The expiry of patents on profitable heart medicines is soon going to erode one of the main sources of drug company profits, and risky bets on new medicines to replace them may not make up for the lost sales.
High-octane salesmanship was still on show at giant trade stands during this week's European Society of Cardiology congress - the world's biggest heart meeting with 28,000 participants - but the razzmatazz hides a business in trouble.
Patent expiries mean annual sales of 15 different categories of heart drugs are set to fall by more than a quarter by 2017, from $83 billion in 2011 to $60 billion, according to consensus analyst forecasts compiled by Thomson Reuters Pharma.
This year will see the biggest single hit, after the loss of patent protection on Pfizer's record-selling cholesterol pill Lipitor and Sanofi and Bristol-Myers Squibb's blood thinner Plavix.

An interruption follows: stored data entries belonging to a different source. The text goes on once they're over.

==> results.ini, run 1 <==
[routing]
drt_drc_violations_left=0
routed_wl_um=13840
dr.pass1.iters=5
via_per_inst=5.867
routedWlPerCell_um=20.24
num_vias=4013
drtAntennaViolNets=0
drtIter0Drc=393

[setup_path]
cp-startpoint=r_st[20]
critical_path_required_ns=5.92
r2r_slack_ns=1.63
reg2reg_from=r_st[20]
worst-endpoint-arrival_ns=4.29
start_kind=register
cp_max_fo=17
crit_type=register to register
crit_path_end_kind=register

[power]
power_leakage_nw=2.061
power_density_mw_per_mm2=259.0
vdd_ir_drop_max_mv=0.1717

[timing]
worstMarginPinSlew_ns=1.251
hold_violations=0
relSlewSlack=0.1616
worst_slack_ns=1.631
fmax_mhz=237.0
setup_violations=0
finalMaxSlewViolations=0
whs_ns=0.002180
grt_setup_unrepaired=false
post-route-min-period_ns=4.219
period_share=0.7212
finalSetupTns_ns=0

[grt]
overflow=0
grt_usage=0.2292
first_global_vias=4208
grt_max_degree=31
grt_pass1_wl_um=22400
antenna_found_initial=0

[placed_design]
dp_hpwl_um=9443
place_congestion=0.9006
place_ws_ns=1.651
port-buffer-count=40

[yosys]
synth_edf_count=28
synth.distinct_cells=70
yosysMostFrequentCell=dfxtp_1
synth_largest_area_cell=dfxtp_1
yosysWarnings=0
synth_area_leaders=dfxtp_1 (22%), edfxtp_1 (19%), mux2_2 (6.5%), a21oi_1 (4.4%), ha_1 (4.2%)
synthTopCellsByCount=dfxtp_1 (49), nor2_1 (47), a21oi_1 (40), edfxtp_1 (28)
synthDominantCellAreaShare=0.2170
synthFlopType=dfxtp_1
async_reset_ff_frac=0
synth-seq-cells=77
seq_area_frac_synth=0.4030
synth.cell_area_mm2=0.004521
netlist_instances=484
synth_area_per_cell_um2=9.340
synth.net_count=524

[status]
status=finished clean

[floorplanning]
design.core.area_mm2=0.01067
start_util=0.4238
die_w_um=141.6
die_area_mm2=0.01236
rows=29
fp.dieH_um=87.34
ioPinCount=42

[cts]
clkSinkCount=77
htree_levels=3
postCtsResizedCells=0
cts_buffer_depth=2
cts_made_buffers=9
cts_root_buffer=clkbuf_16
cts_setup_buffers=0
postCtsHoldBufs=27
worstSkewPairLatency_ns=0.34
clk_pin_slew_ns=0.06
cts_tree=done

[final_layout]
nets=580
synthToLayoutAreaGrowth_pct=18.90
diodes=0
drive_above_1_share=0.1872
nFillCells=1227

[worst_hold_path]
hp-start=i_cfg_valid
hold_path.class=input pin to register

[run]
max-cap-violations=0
[config.mk]
export PLATFORM = sky130hd
export DESIGN_NAME = gsnp_divider
export DESIGN_NICKNAME = d
export VERILOG_FILES = /design/src/rtl/gsnp_pkg.sv /design/src/rtl/gsnp_divider.sv
export SDC_FILE = /design/constraint.sdc
export NUM_CORES = 1
export LEC_CHECK = 0
export ABC_AREA = 1
export BUFFER_PORTS_ARGS = -buffer_cell sky130_fd_sc_hd__buf_2
export CAP_MARGIN = 25
export CELL_PAD_IN_SITES_DETAIL_PLACEMENT = 0
export CELL_PAD_IN_SITES_GLOBAL_PLACEMENT = 1
export CORE_ASPECT_RATIO = 1.2
export CORE_UTILIZATION = 30
export CTS_CLUSTER_DIAMETER = 80
export DETAILED_ROUTE_END_ITERATION = 16
export PLACE_DENSITY = 0.61
export SLEW_MARGIN = 20
export SYNTH_ARGS = -nofsm -noshare
export SYNTH_HDL_FRONTEND = slang
export SYNTH_SLANG_ARGS = --single-unit
export TNS_END_PERCENT = 5
[constraint.sdc]
create_clock -name clk -period 6.7 [get_ports clk]
set_input_delay 1.005 -clock clk [delete_from_list [all_inputs] [get_ports clk]]
set_output_delay 1.005 -clock clk [all_outputs]
set_load 0.02 [all_outputs]
## src/sv/q2r_pkg.sv

```systemverilog
// Package for the quaternion to rotation matrix block.
// Holds the entry count constant; no dependencies.
`default_nettype none
package q2r_pkg;
  localparam int unsigned NumEntries = 9;
endpackage
`default_nettype wire

```

## src/sv/q2r_div_stage.sv

```systemverilog
// One restoring step of the nine fraction divisions.
// Depends on q2r_pkg.
`default_nettype none
module q2r_div_stage import q2r_pkg::*; #(
  parameter int unsigned NW = 34,
  parameter int unsigned QW = 16
) (
  input  wire logic [NW-1:0] n_i,
  input  wire logic [NW-1:0] r_i [NumEntries],
  input  wire logic [QW-1:0] q_i [NumEntries],
  output logic      [NW-1:0] r_o [NumEntries],
  output logic      [QW-1:0] q_o [NumEntries]
);
  always_comb begin
    for (int k = 0; k < NumEntries; k++) begin
      if (r_i[k] >= n_i - r_i[k]) begin
        r_o[k] = r_i[k] - (n_i - r_i[k]);
        q_o[k] = {q_i[k][QW-2:0], 1'b1};
      end else begin
        r_o[k] = r_i[k] + r_i[k];
        q_o[k] = {q_i[k][QW-2:0], 1'b0};
      end
    end
  end
endmodule
`default_nettype wire

```
**src/design/c2s_pkg.sv**
```systemverilog
package c2s_pkg;

    localparam int CORDIC_STAGES = 28;
    localparam int ROOT_BITS     = 32;
    localparam int IN_W          = 32;
    localparam int VEC_W         = 64;
    localparam int ANG_W         = 32;
    localparam int FRAC_BITS     = 26;
    localparam int GAIN_W        = 28;
    localparam int LON_W         = 31;
    localparam int LAT_W         = 30;

    localparam logic signed [ANG_W-1:0]  ANG_PI      = 32'sd843314857;
    localparam logic signed [ANG_W-1:0]  ANG_HALF_PI = 32'sd421657428;
    localparam logic signed [GAIN_W-1:0] GAIN_Q26    = 28'sd110512210;

    typedef struct packed {
        logic zero_vec;
        logic xy_zero;
    } c2s_flags_t;

    // aux carries z*K through the longitude pass, then the longitude angle
    typedef struct packed {
        logic signed [VEC_W-1:0] x;
        logic signed [VEC_W-1:0] y;
        logic signed [ANG_W-1:0] ang;
        logic signed [VEC_W-1:0] aux;
        c2s_flags_t              flags;
    } c2s_cword_t;

    // atan(2^-i) in Q.28, rounded to nearest
    function automatic logic signed [ANG_W-1:0] atan_q28(input logic [4:0] idx);
        logic signed [ANG_W-1:0] val;
        case (idx)
            5'd0:    val = 32'sd210828714;
            5'd1:    val = 32'sd124459457;
            5'd2:    val = 32'sd65760959;
            5'd3:    val = 32'sd33381290;
            5'd4:    val = 32'sd16755422;
            5'd5:    val = 32'sd8385879;
            5'd6:    val = 32'sd4193963;
            5'd7:    val = 32'sd2097109;
            5'd8:    val = 32'sd1048571;
            5'd9:    val = 32'sd524287;
            5'd10:   val = 32'sd262144;
            5'd11:   val = 32'sd131072;
            5'd12:   val = 32'sd65536;
            5'd13:   val = 32'sd32768;
            5'd14:   val = 32'sd16384;
            5'd15:   val = 32'sd8192;
            5'd16:   val = 32'sd4096;
            5'd17:   val = 32'sd2048;
            5'd18:   val = 32'sd1024;
            5'd19:   val = 32'sd512;
            5'd20:   val = 32'sd256;
            5'd21:   val = 32'sd128;
            5'd22:   val = 32'sd64;
            5'd23:   val = 32'sd32;
            5'd24:   val = 32'sd16;
            5'd25:   val = 32'sd8;
            5'd26:   val = 32'sd4;
            5'd27:   val = 32'sd2;
            5'd28:   val = 32'sd1;
            5'd29:   val = 32'sd0;
            5'd30:   val = 32'sd0;
            5'd31:   val = 32'sd0;
            default: val = 32'sd0;
        endcase
        return val;
    endfunction

endpackage

```
**src/design/c2s_isqrt.sv**
```systemverilog
module c2s_isqrt (
    input  logic                                clk,
    input  logic                                en,
    input  logic [c2s_pkg::VEC_W-1:0]           sq_x,
    input  logic [c2s_pkg::VEC_W-1:0]           sq_y,
    input  logic [c2s_pkg::VEC_W-1:0]           sq_z,
    output logic [c2s_pkg::ROOT_BITS-1:0]       root
);

    localparam int NB  = c2s_pkg::ROOT_BITS;
    localparam int DLY = 2 * c2s_pkg::CORDIC_STAGES - NB;

    logic [c2s_pkg::VEC_W-1:0] rem_reg  [0:NB];
    logic [NB-1:0]             root_reg [1:NB];

    always_ff @(posedge clk)
    begin
        if (en)
        begin
            rem_reg[0] <= sq_x + sq_y + sq_z;
        end
    end

    // one root bit per stage, most significant first
    for (genvar j = 0; j < NB; j++)
    begin : g_bit
        localparam int K = NB - 1 - j;

        logic [NB-1:0]             root_src;
        logic [c2s_pkg::VEC_W-1:0] trial;
        logic                      take;
        logic [c2s_pkg::VEC_W-1:0] rem_next;
        logic [NB-1:0]             root_next;

        if (j == 0)
        begin : g_first
            assign root_src = '0;
        end
        else
        begin : g_rest
            assign root_src = root_reg[j];
        end

        assign trial = ({{(c2s_pkg::VEC_W-NB){1'b0}}, root_src} << (K + 1))
                     + ({{(c2s_pkg::VEC_W-1){1'b0}}, 1'b1} << (2 * K));
        assign take      = rem_reg[j] >= trial;
        assign rem_next  = take ? (rem_reg[j] - trial) : rem_reg[j];
        assign root_next = take ? (root_src | ({{(NB-1){1'b0}}, 1'b1} << K)) : root_src;

        always_ff @(posedge clk)
        begin
            if (en)
            begin
                rem_reg[j+1]  <= rem_next;
                root_reg[j+1] <= root_next;
            end
        end
    end

    // line up with the two CORDIC passes
    if (DLY > 0)
    begin : g_delay
        logic [NB-1:0] len_reg [1:DLY];

        always_ff @(posedge clk)
        begin
            if (en)
            begin
                len_reg[1] <= root_reg[NB];
            end
        end

        for (genvar d = 1; d < DLY; d++)
        begin : g_tap
            always_ff @(posedge clk)
            begin
                if (en)
                begin
                    len_reg[d+1] <= len_reg[d];
                end
            end
        end

        assign root = len_reg[DLY];
    end
    else
    begin : g_nodelay
        assign root = root_reg[NB];
    end

endmodule

```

Those two medicines were the biggest sellers in any disease area last year, with combined global turnover of $20 billion - a figure likely to be halved in 2012.
Big Pharma hopes a new generation of drugs can replace them, yet recent product launches have been sluggish and new heart medicines still in tests represent some of the biggest gambles ever made in the industry's molecular casino.
Leading cardiologists, who follow drug development closely, warn that the hurdle for pricey new heart medicines is getting ever higher as economic pressures hit health budgets worldwide.
"We have a lot of good generic drugs out there and I think doctors are more cognizant of the economic consequences of the therapies they are prescribing than ever before," said Douglas Weaver, head of cardiology at Henry Ford Health System in Detroit.
With new mass-market heart drugs requiring huge clinical trial programs costing up to a $1 billion to prove both safety and efficacy, these are anxious times for the industry.
"It must be making the CEOs of the companies pretty nervous," said Weaver.
Deutsche Bank analysts believe some new drugs could, in theory, generate annual sales of $10 billion, since there is still plenty to play for in reducing the rate of heart attacks and strokes.
But the risks are high, raising questions for shareholders as to whether their money is being well spent.
Merck & Co, for example, announced this week that more than 20,000 patients had been enrolled into a trial of anacetrapib, a drug to raise levels of "good" HDL cholesterol, which would in theory reduce the risk of heart disease.
However, two similar drugs from Pfizer and Roche have already failed, leaving doctors wary about the approach.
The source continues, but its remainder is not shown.